● Exercise:
Could you repeat the records shown below exactly as written?

Input material below:

## flow/config.mk

```make
export PLATFORM = sky130hd
export DESIGN_NAME = note
export DESIGN_NICKNAME = note
export VERILOG_FILES = /design/flow/design.v
export SDC_FILE = /design/flow/constraint.sdc
export NUM_CORES = 4
export LEC_CHECK = 1
export CORE_UTILIZATION = 30
```

## flow/constraint.sdc

```tcl
current_design note

set clk_period 5.5
set clk_io_pct 0.2

create_clock -name clk0 -period $clk_period [get_ports {frame_clk}]

set non_clock_inputs [all_inputs -no_clocks]
set_input_delay [expr $clk_period * $clk_io_pct] -clock clk0 $non_clock_inputs
set_output_delay [expr $clk_period * $clk_io_pct] -clock clk0 [all_outputs]
```
==> flow/design.v <==
module  color_mapper ( 
		input  logic [9:0]  Note_1_1_Y, Note_1_2_Y, 
		input  logic [9:0]  Note_2_1_Y, Note_2_2_Y,
		input  logic [9:0]  Note_3_1_Y, Note_3_2_Y, 
		input  logic [9:0]  Note_4_1_Y, Note_4_2_Y,
		input  logic [9:0]  Note_5_1_Y, Note_5_2_Y,
 		input  logic [9:0]  DrawX, DrawY, Note_ON,
      output logic [7:0]  Red, Green, Blue );
    logic note_on;
    int DistX_1_1, DistX_1_2;
	 int DistX_2_1, DistX_2_2;
	 int DistX_3_1, DistX_3_2;
	 int DistX_4_1, DistX_4_2;
	 int DistX_5_1, DistX_5_2;
	 int DistY_1_1, DistY_1_2;
	 int DistY_2_1, DistY_2_2;
	 int DistY_3_1, DistY_3_2;
	 int DistY_4_1, DistY_4_2;
	 int DistY_5_1, DistY_5_2;
	 int Sizesq;
	 assign DistX_1_1 = DrawX - 90;
	 assign DistX_2_1 = DrawX - 205;
	 assign DistX_3_1 = DrawX - 320;
	 assign DistX_4_1 = DrawX - 435;
	 assign DistX_5_1 = DrawX - 550;
	 assign DistX_1_2 = DrawX - 90;
	 assign DistX_2_2 = DrawX - 205;
	 assign DistX_3_2 = DrawX - 320;
	 assign DistX_4_2 = DrawX - 435;
	 assign DistX_5_2 = DrawX - 550;
    assign DistY_1_1 = DrawY - Note_1_1_Y;
	 assign DistY_1_2 = DrawY - Note_1_2_Y;
	 assign DistY_2_1 = DrawY - Note_2_1_Y;
	 assign DistY_2_2 = DrawY - Note_2_2_Y;
	 assign DistY_3_1 = DrawY - Note_3_1_Y;
	 assign DistY_3_2 = DrawY - Note_3_2_Y;
	 assign DistY_4_1 = DrawY - Note_4_1_Y;
	 assign DistY_4_2 = DrawY - Note_4_2_Y;
	 assign DistY_5_1 = DrawY - Note_5_1_Y;
	 assign DistY_5_2 = DrawY - Note_5_2_Y;
	 assign Sizesq = 2116;
    always_comb
    begin:Ball_on_proc
			note_on = 1'b0;
			if(Note_ON[0]) begin
				if ((DistX_1_1 * DistX_1_1) <= (Sizesq) && (DistY_1_1 * DistY_1_1) <= (Sizesq)) 
					note_on = 1'b1;
			end
			if(Note_ON[1]) begin
				if ((DistX_1_2 * DistX_1_2) <= (Sizesq) && (DistY_1_2 * DistY_1_2) <= (Sizesq)) 
					note_on = 1'b1;
			end
			if(Note_ON[2]) begin
				if ((DistX_2_1 * DistX_2_1) <= (Sizesq) && (DistY_2_1 * DistY_2_1) <= (Sizesq)) 
					note_on = 1'b1;
			end
			if(Note_ON[3]) begin
				if ((DistX_2_2 * DistX_2_2) <= (Sizesq) && (DistY_2_2 * DistY_2_2) <= (Sizesq)) 
					note_on = 1'b1;
			end
			if(Note_ON[4]) begin
				if ((DistX_3_1 * DistX_3_1) <= (Sizesq) && (DistY_3_1 * DistY_3_1) <= (Sizesq)) 
					note_on = 1'b1;
			end
			if(Note_ON[5]) begin
				if ((DistX_3_2 * DistX_3_2) <= (Sizesq) && (DistY_3_2 * DistY_3_2) <= (Sizesq)) 
					note_on = 1'b1;
			end
			if(Note_ON[6]) begin
				if ((DistX_4_1 * DistX_4_1) <= (Sizesq) && (DistY_4_1 * DistY_4_1) <= (Sizesq)) 
					note_on = 1'b1;
			end
			if(Note_ON[7]) begin
				if ((DistX_4_2 * DistX_4_2) <= (Sizesq) && (DistY_4_2 * DistY_4_2) <= (Sizesq)) 
					note_on = 1'b1;
			end
			if(Note_ON[8]) begin
				if ((DistX_5_1 * DistX_5_1) <= (Sizesq) && (DistY_5_1 * DistY_5_1) <= (Sizesq)) 
					note_on = 1'b1;
			end
			if(Note_ON[9]) begin
				if ((DistX_5_2 * DistX_5_2) <= (Sizesq) && (DistY_5_2 * DistY_5_2) <= (Sizesq)) 
					note_on = 1'b1;
			end
     end 
    always_comb
    begin:RGB_Display
		  if (DrawX > 44 && DrawX < 136 && DrawY > 308 && DrawY < 400)
		  begin
				if(DrawX > 50 && DrawX < 130 && DrawY > 314 && DrawY <394) begin
					Red = 8'h00;
					Green = 8'h99;
					Blue = 8'h99;
				end
				else begin
					Red = 8'h00;
					Green = 8'hcc;
					Blue = 8'hcc;
				end
		  end
		  else if (DrawX > 159 && DrawX < 251 && DrawY > 308 && DrawY < 400)
		  begin
				if(DrawX > 165 && DrawX < 245 && DrawY > 314 && DrawY <394) begin
					Red = 8'h99;
					Green = 8'h44;
					Blue = 8'h44;
				end
				else begin
					Red = 8'hcc;
					Green = 8'h66;
					Blue = 8'h66;
				end
		  end
		  else if (DrawX > 274 && DrawX < 366 && DrawY > 308 && DrawY < 400)
		  begin
				if(DrawX > 280 && DrawX < 360 && DrawY > 314 && DrawY <394) begin
					Red = 8'h99;
					Green = 8'h99;
					Blue = 8'h00;
				end
				else begin
					Red = 8'hcc;
					Green = 8'hcc;
					Blue = 8'h00;
				end
		  end
		  else if (DrawX > 389 && DrawX < 481 && DrawY > 308 && DrawY < 400)
		  begin
				if(DrawX > 395 && DrawX < 475 && DrawY > 314 && DrawY <394) begin
					Red = 8'h99;
					Green = 8'h00;
					Blue = 8'h99;
				end
				else begin
					Red = 8'hcc;
					Green = 8'h00;
					Blue = 8'hcc;
				end
		  end
		  else if (DrawX > 504 && DrawX < 596 && DrawY > 308 && DrawY < 400)
		  begin
				if(DrawX > 510 && DrawX < 590 && DrawY > 314 && DrawY <394) begin
					Red = 8'h44;
					Green = 8'h99;
					Blue = 8'h44;
				end
				else begin
					Red = 8'h66;
					Green = 8'hcc;
					Blue = 8'h66;
				end
		  end
		  else 
        begin 
            Red = 8'h00; 
            Green = 8'h00;
            Blue = 8'h7f - DrawX[9:3];
        end  
		  if ((note_on == 1'b1)) 
        begin 
            Red = 8'hee;
            Green = 8'h99;
            Blue = 8'h99;
        end
    end 
endmodule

End of Input material.

● Task output:
## flow/config.mk

```make
export PLATFORM = sky130hd
export DESIGN_NAME = note
export DESIGN_NICKNAME = note
export VERILOG_FILES = /design/flow/design.v
export SDC_FILE = /design/flow/constraint.sdc
export NUM_CORES = 4
export LEC_CHECK = 1
export CORE_UTILIZATION = 30
```

## flow/constraint.sdc

```tcl
current_design note

set clk_period 5.5
set clk_io_pct 0.2

create_clock -name clk0 -period $clk_period [get_ports {frame_clk}]

set non_clock_inputs [all_inputs -no_clocks]
set_input_delay [expr $clk_period * $clk_io_pct] -clock clk0 $non_clock_inputs
set_output_delay [expr $clk_period * $clk_io_pct] -clock clk0 [all_outputs]
```
==> flow/design.v <==
module  color_mapper ( 
		input  logic [9:0]  Note_1_1_Y, Note_1_2_Y, 
		input  logic [9:0]  Note_2_1_Y, Note_2_2_Y,
		input  logic [9:0]  Note_3_1_Y, Note_3_2_Y, 
		input  logic [9:0]  Note_4_1_Y, Note_4_2_Y,
		input  logic [9:0]  Note_5_1_Y, Note_5_2_Y,
 		input  logic [9:0]  DrawX, DrawY, Note_ON,
      output logic [7:0]  Red, Green, Blue );
    logic note_on;
    int DistX_1_1, DistX_1_2;
	 int DistX_2_1, DistX_2_2;
	 int DistX_3_1, DistX_3_2;
	 int DistX_4_1, DistX_4_2;
	 int DistX_5_1, DistX_5_2;
	 int DistY_1_1, DistY_1_2;
	 int DistY_2_1, DistY_2_2;
	 int DistY_3_1, DistY_3_2;
	 int DistY_4_1, DistY_4_2;
	 int DistY_5_1, DistY_5_2;
	 int Sizesq;
	 assign DistX_1_1 = DrawX - 90;
	 assign DistX_2_1 = DrawX - 205;
	 assign DistX_3_1 = DrawX - 320;
	 assign DistX_4_1 = DrawX - 435;
	 assign DistX_5_1 = DrawX - 550;
	 assign DistX_1_2 = DrawX - 90;
	 assign DistX_2_2 = DrawX - 205;
	 assign DistX_3_2 = DrawX - 320;
	 assign DistX_4_2 = DrawX - 435;
	 assign DistX_5_2 = DrawX - 550;
    assign DistY_1_1 = DrawY - Note_1_1_Y;
	 assign DistY_1_2 = DrawY - Note_1_2_Y;
	 assign DistY_2_1 = DrawY - Note_2_1_Y;
	 assign DistY_2_2 = DrawY - Note_2_2_Y;
	 assign DistY_3_1 = DrawY - Note_3_1_Y;
	 assign DistY_3_2 = DrawY - Note_3_2_Y;
	 assign DistY_4_1 = DrawY - Note_4_1_Y;
	 assign DistY_4_2 = DrawY - Note_4_2_Y;
	 assign DistY_5_1 = DrawY - Note_5_1_Y;
	 assign DistY_5_2 = DrawY - Note_5_2_Y;
	 assign Sizesq = 2116;
    always_comb
    begin:Ball_on_proc
			note_on = 1'b0;
			if(Note_ON[0]) begin
				if ((DistX_1_1 * DistX_1_1) <= (Sizesq) && (DistY_1_1 * DistY_1_1) <= (Sizesq)) 
					note_on = 1'b1;
			end
			if(Note_ON[1]) begin
				if ((DistX_1_2 * DistX_1_2) <= (Sizesq) && (DistY_1_2 * DistY_1_2) <= (Sizesq)) 
					note_on = 1'b1;
			end
			if(Note_ON[2]) begin
				if ((DistX_2_1 * DistX_2_1) <= (Sizesq) && (DistY_2_1 * DistY_2_1) <= (Sizesq)) 
					note_on = 1'b1;
			end
			if(Note_ON[3]) begin
				if ((DistX_2_2 * DistX_2_2) <= (Sizesq) && (DistY_2_2 * DistY_2_2) <= (Sizesq)) 
					note_on = 1'b1;
			end
			if(Note_ON[4]) begin
				if ((DistX_3_1 * DistX_3_1) <= (Sizesq) && (DistY_3_1 * DistY_3_1) <= (Sizesq)) 
					note_on = 1'b1;
			end
			if(Note_ON[5]) begin
				if ((DistX_3_2 * DistX_3_2) <= (Sizesq) && (DistY_3_2 * DistY_3_2) <= (Sizesq)) 
					note_on = 1'b1;
			end
			if(Note_ON[6]) begin
				if ((DistX_4_1 * DistX_4_1) <= (Sizesq) && (DistY_4_1 * DistY_4_1) <= (Sizesq)) 
					note_on = 1'b1;
			end
			if(Note_ON[7]) begin
				if ((DistX_4_2 * DistX_4_2) <= (Sizesq) && (DistY_4_2 * DistY_4_2) <= (Sizesq)) 
					note_on = 1'b1;
			end
			if(Note_ON[8]) begin
				if ((DistX_5_1 * DistX_5_1) <= (Sizesq) && (DistY_5_1 * DistY_5_1) <= (Sizesq)) 
					note_on = 1'b1;
			end
			if(Note_ON[9]) begin
				if ((DistX_5_2 * DistX_5_2) <= (Sizesq) && (DistY_5_2 * DistY_5_2) <= (Sizesq)) 
					note_on = 1'b1;
			end
     end 
    always_comb
    begin:RGB_Display
		  if (DrawX > 44 && DrawX < 136 && DrawY > 308 && DrawY < 400)
		  begin
				if(DrawX > 50 && DrawX < 130 && DrawY > 314 && DrawY <394) begin
					Red = 8'h00;
					Green = 8'h99;
					Blue = 8'h99;
				end
				else begin
					Red = 8'h00;
					Green = 8'hcc;
					Blue = 8'hcc;
				end
		  end
		  else if (DrawX > 159 && DrawX < 251 && DrawY > 308 && DrawY < 400)
		  begin
				if(DrawX > 165 && DrawX < 245 && DrawY > 314 && DrawY <394) begin
					Red = 8'h99;
					Green = 8'h44;
					Blue = 8'h44;
				end
				else begin
					Red = 8'hcc;
					Green = 8'h66;
					Blue = 8'h66;
				end
		  end
		  else if (DrawX > 274 && DrawX < 366 && DrawY > 308 && DrawY < 400)
		  begin
				if(DrawX > 280 && DrawX < 360 && DrawY > 314 && DrawY <394) begin
					Red = 8'h99;
					Green = 8'h99;
					Blue = 8'h00;
				end
				else begin
					Red = 8'hcc;
					Green = 8'hcc;
					Blue = 8'h00;
				end
		  end
		  else if (DrawX > 389 && DrawX < 481 && DrawY > 308 && DrawY < 400)
		  begin
				if(DrawX > 395 && DrawX < 475 && DrawY > 314 && DrawY <394) begin
					Red = 8'h99;
					Green = 8'h00;
					Blue = 8'h99;
				end
				else begin
					Red = 8'hcc;
					Green = 8'h00;
					Blue = 8'hcc;
				end
		  end
		  else if (DrawX > 504 && DrawX < 596 && DrawY > 308 && DrawY < 400)
		  begin
				if(DrawX > 510 && DrawX < 590 && DrawY > 314 && DrawY <394) begin
					Red = 8'h44;
					Green = 8'h99;
					Blue = 8'h44;
				end
				else begin
					Red = 8'h66;
					Green = 8'hcc;
					Blue = 8'h66;
				end
		  end
		  else 
        begin 
            Red = 8'h00; 
            Green = 8'h00;
            Blue = 8'h7f - DrawX[9:3];
        end  
		  if ((note_on == 1'b1)) 
        begin 
            Red = 8'hee;
            Green = 8'h99;
            Blue = 8'h99;
        end
    end 
endmodule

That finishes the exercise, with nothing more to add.